During the pandemic, high-net-worth individuals have sought citizenship in other countries, hoping to diversify options in not only investment, but lifestyle
Source: Pandemic Fuels Demand by Ultra-Wealthy for Investment Migration, Alternative Citizenship | Barron’s
Most countries permit visitors to stay only 90 days maximum (with some exceptions). To stay longer requires a work or residency visa.
Additionally, travel restrictions closed travel – but those with multiple residencies or multiple citizenships could always travel “home”, and then back again, using their multiple passports.
There are typically only a few ways to get a residency permit:
Study abroad visas – mostly for young people. For some countries, after graduation you are eligible for a residency visa if you went to college there. If you attend grad school in Norway, Sweden, Denmark, or Finland – it’s tuition free and eligible for residency visa at graduation if you get a job.

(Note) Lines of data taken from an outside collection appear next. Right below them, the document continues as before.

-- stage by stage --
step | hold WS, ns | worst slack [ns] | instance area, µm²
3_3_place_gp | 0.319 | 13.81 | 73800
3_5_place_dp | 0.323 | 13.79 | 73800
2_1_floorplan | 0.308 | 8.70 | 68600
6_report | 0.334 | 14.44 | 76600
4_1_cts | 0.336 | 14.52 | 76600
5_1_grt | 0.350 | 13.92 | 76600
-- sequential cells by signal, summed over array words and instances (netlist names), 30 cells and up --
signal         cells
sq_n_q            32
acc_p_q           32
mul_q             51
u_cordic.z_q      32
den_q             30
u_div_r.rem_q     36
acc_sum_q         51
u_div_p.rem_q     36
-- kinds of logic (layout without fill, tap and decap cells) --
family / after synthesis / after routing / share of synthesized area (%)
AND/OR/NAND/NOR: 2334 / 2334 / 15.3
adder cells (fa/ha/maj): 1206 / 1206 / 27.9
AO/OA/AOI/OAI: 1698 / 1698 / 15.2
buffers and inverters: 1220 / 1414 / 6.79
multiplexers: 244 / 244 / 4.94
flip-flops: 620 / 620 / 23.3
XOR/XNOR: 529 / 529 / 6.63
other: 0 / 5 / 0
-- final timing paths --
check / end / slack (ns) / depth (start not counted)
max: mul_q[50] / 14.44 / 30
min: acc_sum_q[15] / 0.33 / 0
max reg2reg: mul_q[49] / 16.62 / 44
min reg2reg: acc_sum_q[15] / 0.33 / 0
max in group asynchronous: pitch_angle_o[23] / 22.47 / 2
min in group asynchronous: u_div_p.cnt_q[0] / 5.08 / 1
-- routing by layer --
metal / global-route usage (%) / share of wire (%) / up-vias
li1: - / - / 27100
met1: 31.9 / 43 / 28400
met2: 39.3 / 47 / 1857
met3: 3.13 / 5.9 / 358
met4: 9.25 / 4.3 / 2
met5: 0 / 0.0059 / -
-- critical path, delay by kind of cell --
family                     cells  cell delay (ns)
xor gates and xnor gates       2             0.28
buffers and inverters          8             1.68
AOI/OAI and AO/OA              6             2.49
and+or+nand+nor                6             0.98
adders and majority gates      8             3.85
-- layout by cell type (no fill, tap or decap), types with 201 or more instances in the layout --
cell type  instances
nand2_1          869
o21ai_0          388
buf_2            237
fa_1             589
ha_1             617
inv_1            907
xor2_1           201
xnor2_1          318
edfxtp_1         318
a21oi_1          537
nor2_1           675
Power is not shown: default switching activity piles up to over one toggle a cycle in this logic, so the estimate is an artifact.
[src/hw/rtl/ictf_queue.sv]
// ----------------------------------------------------------------------------
// ictf_queue
// Short FIFO between the front and the back end.
// ----------------------------------------------------------------------------
module ictf_queue (
  input  logic            clk_i,
  input  logic            rst_ni,
  input  logic            push_i,
  input  ictf_pkg::item_t item_i,
  output logic            full_o,
  input  logic            pop_i,
  output logic            valid_o,
  output ictf_pkg::item_t item_o
);

  localparam int PW = (ictf_pkg::QUEUE_DEPTH > 1) ? $clog2(ictf_pkg::QUEUE_DEPTH) : 1;
  localparam int CW = $clog2(ictf_pkg::QUEUE_DEPTH + 1);

  ictf_pkg::item_t entry_q [ictf_pkg::QUEUE_DEPTH];
  logic [PW-1:0]   wr_q, rd_q;
  logic [CW-1:0]   cnt_q;

  assign full_o  = (cnt_q == CW'(ictf_pkg::QUEUE_DEPTH));
  assign valid_o = (cnt_q != '0);
  assign item_o  = entry_q[rd_q];

  always_ff @(posedge clk_i or negedge rst_ni) begin
    if (!rst_ni) begin
      wr_q  <= '0;
      rd_q  <= '0;
      cnt_q <= '0;
    end else begin
      if (push_i) begin
        wr_q <= (wr_q == PW'(ictf_pkg::QUEUE_DEPTH - 1)) ? '0 : wr_q + 1'b1;
      end
      if (pop_i) begin
        rd_q <= (rd_q == PW'(ictf_pkg::QUEUE_DEPTH - 1)) ? '0 : rd_q + 1'b1;
      end
      if (push_i && !pop_i) begin
        cnt_q <= cnt_q + 1'b1;
      end else if (pop_i && !push_i) begin
        cnt_q <= cnt_q - 1'b1;
      end
    end
  end

  always_ff @(posedge clk_i) begin
    if (push_i) begin
      entry_q[wr_q] <= item_i;
    end
  end

endmodule

[config.mk]
export PLATFORM = sky130hd
export DESIGN_NAME = ictf_queue
export DESIGN_NICKNAME = d
export VERILOG_FILES = /design/src/hw/rtl/ictf_pkg.sv /design/src/hw/rtl/ictf_queue.sv
export SDC_FILE = /design/constraint.sdc
export NUM_CORES = 1
export LEC_CHECK = 0
export BUFFER_PORTS_ARGS = -buffer_cell sky130_fd_sc_hd__buf_2
export CORE_ASPECT_RATIO = 2
export CORE_UTILIZATION = 55
export CTS_BUF_LIST = sky130_fd_sc_hd__clkbuf_4 sky130_fd_sc_hd__clkbuf_8 sky130_fd_sc_hd__clkbuf_16
export CTS_CLUSTER_DIAMETER = 150
export DETAILED_ROUTE_END_ITERATION = 7
export HOLD_SLACK_MARGIN = 0.06
export PLACE_DENSITY = 0.94
export SLEW_MARGIN = 20
export SYNTH_ARGS = -nofsm -noshare
export SYNTH_HDL_FRONTEND = slang
export SYNTH_SLANG_ARGS = --single-unit
[constraint.sdc]
create_clock -name clk_i -period 12.55 [get_ports clk_i]
set_input_delay 3.765 -clock clk_i [delete_from_list [all_inputs] [get_ports clk_i]]
set_output_delay 3.765 -clock clk_i [all_outputs]
set_load 0.01 [all_outputs]
File: config.mk
export PLATFORM = sky130hd
export DESIGN_NAME = dmtt_ctrl
export DESIGN_NICKNAME = d
export VERILOG_FILES = /design/src/rtl/dmtt_pkg.sv /design/src/rtl/dmtt_ctrl.sv
export SDC_FILE = /design/constraint.sdc
export NUM_CORES = 1
export LEC_CHECK = 0
export CAP_MARGIN = 30
export CORE_MARGIN = 2
export CORE_UTILIZATION = 61
export DETAILED_ROUTE_END_ITERATION = 12
export DONT_BUFFER_PORTS = 1
export PLACE_DENSITY_LB_ADDON = 0.05
export SLEW_MARGIN = 20
export SYNTH_ARGS = -nofsm -noshare
export SYNTH_HDL_FRONTEND = slang
export SYNTH_SLANG_ARGS = --single-unit
File: constraint.sdc
create_clock -name clk -period 2.26 [get_ports clk]
set_clock_uncertainty 0.05 [all_clocks]
set_input_delay 0.113 -clock clk [delete_from_list [all_inputs] [get_ports clk]]
set_output_delay 0.113 -clock clk [all_outputs]
set_load 0.005 [all_outputs]
File: src/rtl/dmtt_pkg.sv
// Shared types and constants for the direct-mapped transposition table.
// Used by dmtt_ctrl, dmtt_datapath and direct_mapped_transposition_table_core.
package dmtt_pkg;

    localparam int INDEX_BITS = 16;
    localparam int MOVE_BITS  = 16;
    localparam int KEY_BITS   = 64;
    localparam int SLOT_COUNT = 2 ** INDEX_BITS;

    localparam logic [4:0] SIZE_LOG2_RESET = 5'd16;

    localparam logic [1:0] ACT_PROBE = 2'd0;
    localparam logic [1:0] ACT_STORE = 2'd1;
    localparam logic [1:0] ACT_CLEAR = 2'd2;

    localparam logic signed [31:0] DEPTH_MIN = -32'sd32768;
    localparam logic signed [31:0] DEPTH_MAX = 32'sd32767;

    typedef struct packed {
        logic [1:0]          action;
        logic [63:0]         key;
        logic signed [31:0]  depth;
        logic signed [31:0]  score;
        logic [1:0]          bound;
        logic [15:0]         move;
    } req_t;

    typedef struct packed {
        logic                hit;
        logic signed [15:0]  hit_depth;
        logic signed [31:0]  hit_score;
        logic [1:0]          hit_bound;
        logic [15:0]         hit_move;
    } rsp_t;

    typedef struct packed {
        logic                  valid;
        logic [KEY_BITS-1:0]   key;
        logic signed [15:0]    depth;
        logic signed [31:0]    score;
        logic [1:0]            bound;
        logic [MOVE_BITS-1:0]  move;
    } entry_t;

    typedef enum logic [1:0] {
        ST_CLEAR,
        ST_IDLE,
        ST_ACCESS
    } state_t;

    // Commands from the controller to the datapath
    typedef struct packed {
        logic                   lookup;
        logic                   eval;
        logic                   clr_we;
        logic [INDEX_BITS-1:0]  clr_addr;
        logic                   cfg_we;
    } cmd_t;

endpackage

File: src/rtl/dmtt_ctrl.sv
// Controller state machine: request sequencing and the table clearing sweep.
// Depends on dmtt_pkg for the state, command and action codes.
module dmtt_ctrl (
    input  logic               clk,
    input  logic               rst_n,
    input  logic               start,
    input  logic [1:0]         action,
    input  logic               cfg_write,
    output logic               busy,
    output dmtt_pkg::cmd_t     cmd
);

    dmtt_pkg::state_t                   state_reg, state_next;
    logic [dmtt_pkg::INDEX_BITS-1:0]    count_reg, count_next;

    always_ff @(posedge clk or negedge rst_n)
    begin
        if (!rst_n)
        begin
            state_reg <= dmtt_pkg::ST_CLEAR;
            count_reg <= '0;
        end
        else
        begin
            state_reg <= state_next;
            count_reg <= count_next;
        end
    end

    always_comb
    begin
        state_next   = state_reg;
        count_next   = count_reg;
        busy         = 1'b1;
        cmd          = '0;
        cmd.clr_addr = count_reg;
        cmd.cfg_we   = cfg_write;
        case (state_reg)
            dmtt_pkg::ST_CLEAR:
            begin
                cmd.clr_we = 1'b1;
                count_next = count_reg + 1'b1;
                if (count_reg == '1)
                begin
                    state_next = dmtt_pkg::ST_IDLE;
                end
            end
            dmtt_pkg::ST_IDLE:
            begin
                busy = 1'b0;
                if (start)
                begin
                    case (action)
                        dmtt_pkg::ACT_PROBE, dmtt_pkg::ACT_STORE:
                        begin
                            cmd.lookup = 1'b1;
                            state_next = dmtt_pkg::ST_ACCESS;
                        end
                        dmtt_pkg::ACT_CLEAR:
                        begin
                            count_next = '0;
                            state_next = dmtt_pkg::ST_CLEAR;
                        end
                        default:
                        begin
                            // drop unknown actions
                            state_next = dmtt_pkg::ST_IDLE;
                        end
                    endcase
                end
            end
            dmtt_pkg::ST_ACCESS:
            begin
                cmd.eval   = 1'b1;
                state_next = dmtt_pkg::ST_IDLE;
            end
            default:
            begin
                state_next = dmtt_pkg::ST_IDLE;
            end
        endcase
        // a size write wipes the table: hold off requests and restart the sweep
        if (cfg_write)
        begin
            busy       = 1'b1;
            cmd.lookup = 1'b0;
            count_next = '0;
            state_next = dmtt_pkg::ST_CLEAR;
        end
    end

endmodule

Work visas –job in the country, or an intra-company transfer. Many countries have an easy to get 2-year work visa for those under age 30 or 35.
– Marriage (mostly young people, can get bureaucratically complicated).
– Right of descent, by virtue of an ancestor born in another country (some countries).
Investment Visa – make a cash bank deposit or business investment in the country and receive residency and passport. This can be cost free – you get your money back or make a profit when you exit in the future. These were sometimes called, in the past, “golden visas” and used by retirees.
Digital Nomad Visa – A new pandemic visa. If you prove your income comes from outside the country, you can get a 1 to 2-year “digital nomad visa” in maybe 20 countries.
Buy citizenship – St Kitts & Nevis Islands. $150,000 payment plus fees purchases citizenship or make an investment in local business instead and they grant citizenship. No residency required. Handful of countries do this. You can also “purchase” residency – for example, for 200,000 Swiss Francs you can buy residency in Switzerland. High net worth people have “elite” options.
Most get residency through study abroad and/or work visas or via marriage. These favor youth.
The only options for older persons are family/right-of-descent (if available to them), or investment visas/buy citizenship.
This favors the global elite, of course. They will always have options the rest of us do not have.